_Task to carry out:_ Print each record below word for word.

_Working data:_

Context: an optimization exercise on an open-source flow, tuned for small area. The choices shown serve that exercise and are no tape-out recipe.
Function was checked by simulation only, so behaviour that the tests miss may differ from the original.
Power and IR drop assume default switching activity.

==> flow/config.mk <==
export PLATFORM = sky130hd
export DESIGN_NAME = processor
export DESIGN_NICKNAME = processor
export VERILOG_FILES = /design/flow/design.v
export SDC_FILE = /design/flow/constraint.sdc
export NUM_CORES = 4
export LEC_CHECK = 0
export CAP_MARGIN = 20
export CORE_MARGIN = 2
export CORE_UTILIZATION = 40
export SLEW_MARGIN = 20
==> flow/constraint.sdc <==
create_clock -name core_clock -period 10.0 [get_ports {clock}]
set_input_delay 2.0000 -clock core_clock [delete_from_list [all_inputs] [get_ports {clock}]]
set_output_delay 2.0000 -clock core_clock [all_outputs]
set_load 0.01 [all_outputs]
This design comes from an exercise in tuning for small area, a short achievable clock period and few clock cycles per item on the open sky130 flow, not from production work. Where RTL was checked, it was by simulation tests only, not by an equivalence proof against the original. No activity file was given, so power comes from the tool's default toggle rates.

Design cnn_top, start of the top module:
module cnn_top (
	input  wire         clk,
	input  wire         reset_b,
	input  wire         run,
	output logic        busy,
	output logic [11:0] in_rd_addr,
	input  wire  [15:0] in_rd_data,
	output logic [11:0] weights_rd_addr,
	input  wire  [15:0] weights_rd_data,
	output logic [28:0] out_wr
);
	localparam int DRAIN_CYC = 5;
	logic        st_sz0, st_sz1, st_first, st_fetch, st_drain;
	logic [11:0] colptr;    
	logic [11:0] cn;        
	logic [5:0]  hw;        
	logic [1:0]  r;         
	logic        r3;        
	logic [5:0]  mcnt;      
	logic [5:0]  pcnt;      
	logic        mlast;     
	logic        plast;     
	logic        mfirst;    
	logic [2:0]  dcnt;
	logic [15:0] rdata_q;   
	logic        is_end;
	logic        step_end, img_end;
	logic [11:0] a_int, a_next;
	logic        trig_a, trig_b, trig_c;
	logic        last_a, last_b, last_c;
	assign is_end   = (rdata_q == 16'hFFFF);
	assign step_end = st_fetch && r3;
	assign img_end  = step_end && mlast && plast;
	always_ff @(posedge clk) begin
		if (!reset_b) begin
			busy     <= 1'b0;
			st_sz0   <= 1'b0;
			st_sz1   <= 1'b0;
			st_first <= 1'b0;
			st_fetch <= 1'b0;
			st_drain <= 1'b0;
			trig_a   <= 1'b0;
			in_rd_addr <= '0;
		end else begin
			trig_a   <= st_fetch && (r == 2'd1) && !mfirst;
			st_sz0   <= img_end;
  ...
For scale: roughly 2,700 cells after synthesis, ~89 I/O pins, roughly 32,000 um2 of cells after synthesis.
==> flow/config.mk <==
export PLATFORM = sky130hd
export DESIGN_NAME = cnn_top
export DESIGN_NICKNAME = cnn_top
export VERILOG_FILES = /design/flow/design.v
export SDC_FILE = /design/flow/constraint.sdc
export NUM_CORES = 4
export LEC_CHECK = 0
export CAP_MARGIN = 20
export CORE_MARGIN = 2
export CORE_UTILIZATION = 60
export CTS_CLUSTER_DIAMETER = 80
export CTS_CLUSTER_SIZE = 24
export SLEW_MARGIN = 70
export SYNTH_HIERARCHICAL = 1
==> flow/constraint.sdc <==
create_clock -name core_clock -period 10.0 [get_ports {clk}]
set_input_delay 2.0000 -clock core_clock [delete_from_list [all_inputs] [get_ports {clk}]]
set_output_delay 2.0000 -clock core_clock [all_outputs]
set_load 0.01 [all_outputs]
standard.sh (not shown) runs the stock make flow with config.mk's settings and CLKGATE_MAP_FILE= SYNTH_SCRIPT=/design/flow/synth_recipe.tcl, a recipe that flattens the netlist after the stock synthesis.
==> flow/flow/run.sh <==
#!/bin/bash
set -euo pipefail
cd "$(dirname "$0")/.."
export SETUP_SLACK_MARGIN=6.8
export BUFFER_PORTS_ARGS="-buffer_cell sky130_fd_sc_hd__buf_2"
bash standard.sh > flow_make.log 2>&1
Testbench counts at the start, summed over its fixed seeds: cycles 144,886, items 32,549.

_Exercise solution:_
Context: an optimization exercise on an open-source flow, tuned for small area. The choices shown serve that exercise and are no tape-out recipe.
Function was checked by simulation only, so behaviour that the tests miss may differ from the original.
Power and IR drop assume default switching activity.

==> flow/config.mk <==
export PLATFORM = sky130hd
export DESIGN_NAME = processor
export DESIGN_NICKNAME = processor
export VERILOG_FILES = /design/flow/design.v
export SDC_FILE = /design/flow/constraint.sdc
export NUM_CORES = 4
export LEC_CHECK = 0
export CAP_MARGIN = 20
export CORE_MARGIN = 2
export CORE_UTILIZATION = 40
export SLEW_MARGIN = 20
==> flow/constraint.sdc <==
create_clock -name core_clock -period 10.0 [get_ports {clock}]
set_input_delay 2.0000 -clock core_clock [delete_from_list [all_inputs] [get_ports {clock}]]
set_output_delay 2.0000 -clock core_clock [all_outputs]
set_load 0.01 [all_outputs]
This design comes from an exercise in tuning for small area, a short achievable clock period and few clock cycles per item on the open sky130 flow, not from production work. Where RTL was checked, it was by simulation tests only, not by an equivalence proof against the original. No activity file was given, so power comes from the tool's default toggle rates.

Design cnn_top, start of the top module:
module cnn_top (
	input  wire         clk,
	input  wire         reset_b,
	input  wire         run,
	output logic        busy,
	output logic [11:0] in_rd_addr,
	input  wire  [15:0] in_rd_data,
	output logic [11:0] weights_rd_addr,
	input  wire  [15:0] weights_rd_data,
	output logic [28:0] out_wr
);
	localparam int DRAIN_CYC = 5;
	logic        st_sz0, st_sz1, st_first, st_fetch, st_drain;
	logic [11:0] colptr;    
	logic [11:0] cn;        
	logic [5:0]  hw;        
	logic [1:0]  r;         
	logic        r3;        
	logic [5:0]  mcnt;      
	logic [5:0]  pcnt;      
	logic        mlast;     
	logic        plast;     
	logic        mfirst;    
	logic [2:0]  dcnt;
	logic [15:0] rdata_q;   
	logic        is_end;
	logic        step_end, img_end;
	logic [11:0] a_int, a_next;
	logic        trig_a, trig_b, trig_c;
	logic        last_a, last_b, last_c;
	assign is_end   = (rdata_q == 16'hFFFF);
	assign step_end = st_fetch && r3;
	assign img_end  = step_end && mlast && plast;
	always_ff @(posedge clk) begin
		if (!reset_b) begin
			busy     <= 1'b0;
			st_sz0   <= 1'b0;
			st_sz1   <= 1'b0;
			st_first <= 1'b0;
			st_fetch <= 1'b0;
			st_drain <= 1'b0;
			trig_a   <= 1'b0;
			in_rd_addr <= '0;
		end else begin
			trig_a   <= st_fetch && (r == 2'd1) && !mfirst;
			st_sz0   <= img_end;
  ...
For scale: roughly 2,700 cells after synthesis, ~89 I/O pins, roughly 32,000 um2 of cells after synthesis.
==> flow/config.mk <==
export PLATFORM = sky130hd
export DESIGN_NAME = cnn_top
export DESIGN_NICKNAME = cnn_top
export VERILOG_FILES = /design/flow/design.v
export SDC_FILE = /design/flow/constraint.sdc
export NUM_CORES = 4
export LEC_CHECK = 0
export CAP_MARGIN = 20
export CORE_MARGIN = 2
export CORE_UTILIZATION = 60
export CTS_CLUSTER_DIAMETER = 80
export CTS_CLUSTER_SIZE = 24
export SLEW_MARGIN = 70
export SYNTH_HIERARCHICAL = 1
==> flow/constraint.sdc <==
create_clock -name core_clock -period 10.0 [get_ports {clk}]
set_input_delay 2.0000 -clock core_clock [delete_from_list [all_inputs] [get_ports {clk}]]
set_output_delay 2.0000 -clock core_clock [all_outputs]
set_load 0.01 [all_outputs]
standard.sh (not shown) runs the stock make flow with config.mk's settings and CLKGATE_MAP_FILE= SYNTH_SCRIPT=/design/flow/synth_recipe.tcl, a recipe that flattens the netlist after the stock synthesis.
==> flow/flow/run.sh <==
#!/bin/bash
set -euo pipefail
cd "$(dirname "$0")/.."
export SETUP_SLACK_MARGIN=6.8
export BUFFER_PORTS_ARGS="-buffer_cell sky130_fd_sc_hd__buf_2"
bash standard.sh > flow_make.log 2>&1
Testbench counts at the start, summed over its fixed seeds: cycles 144,886, items 32,549.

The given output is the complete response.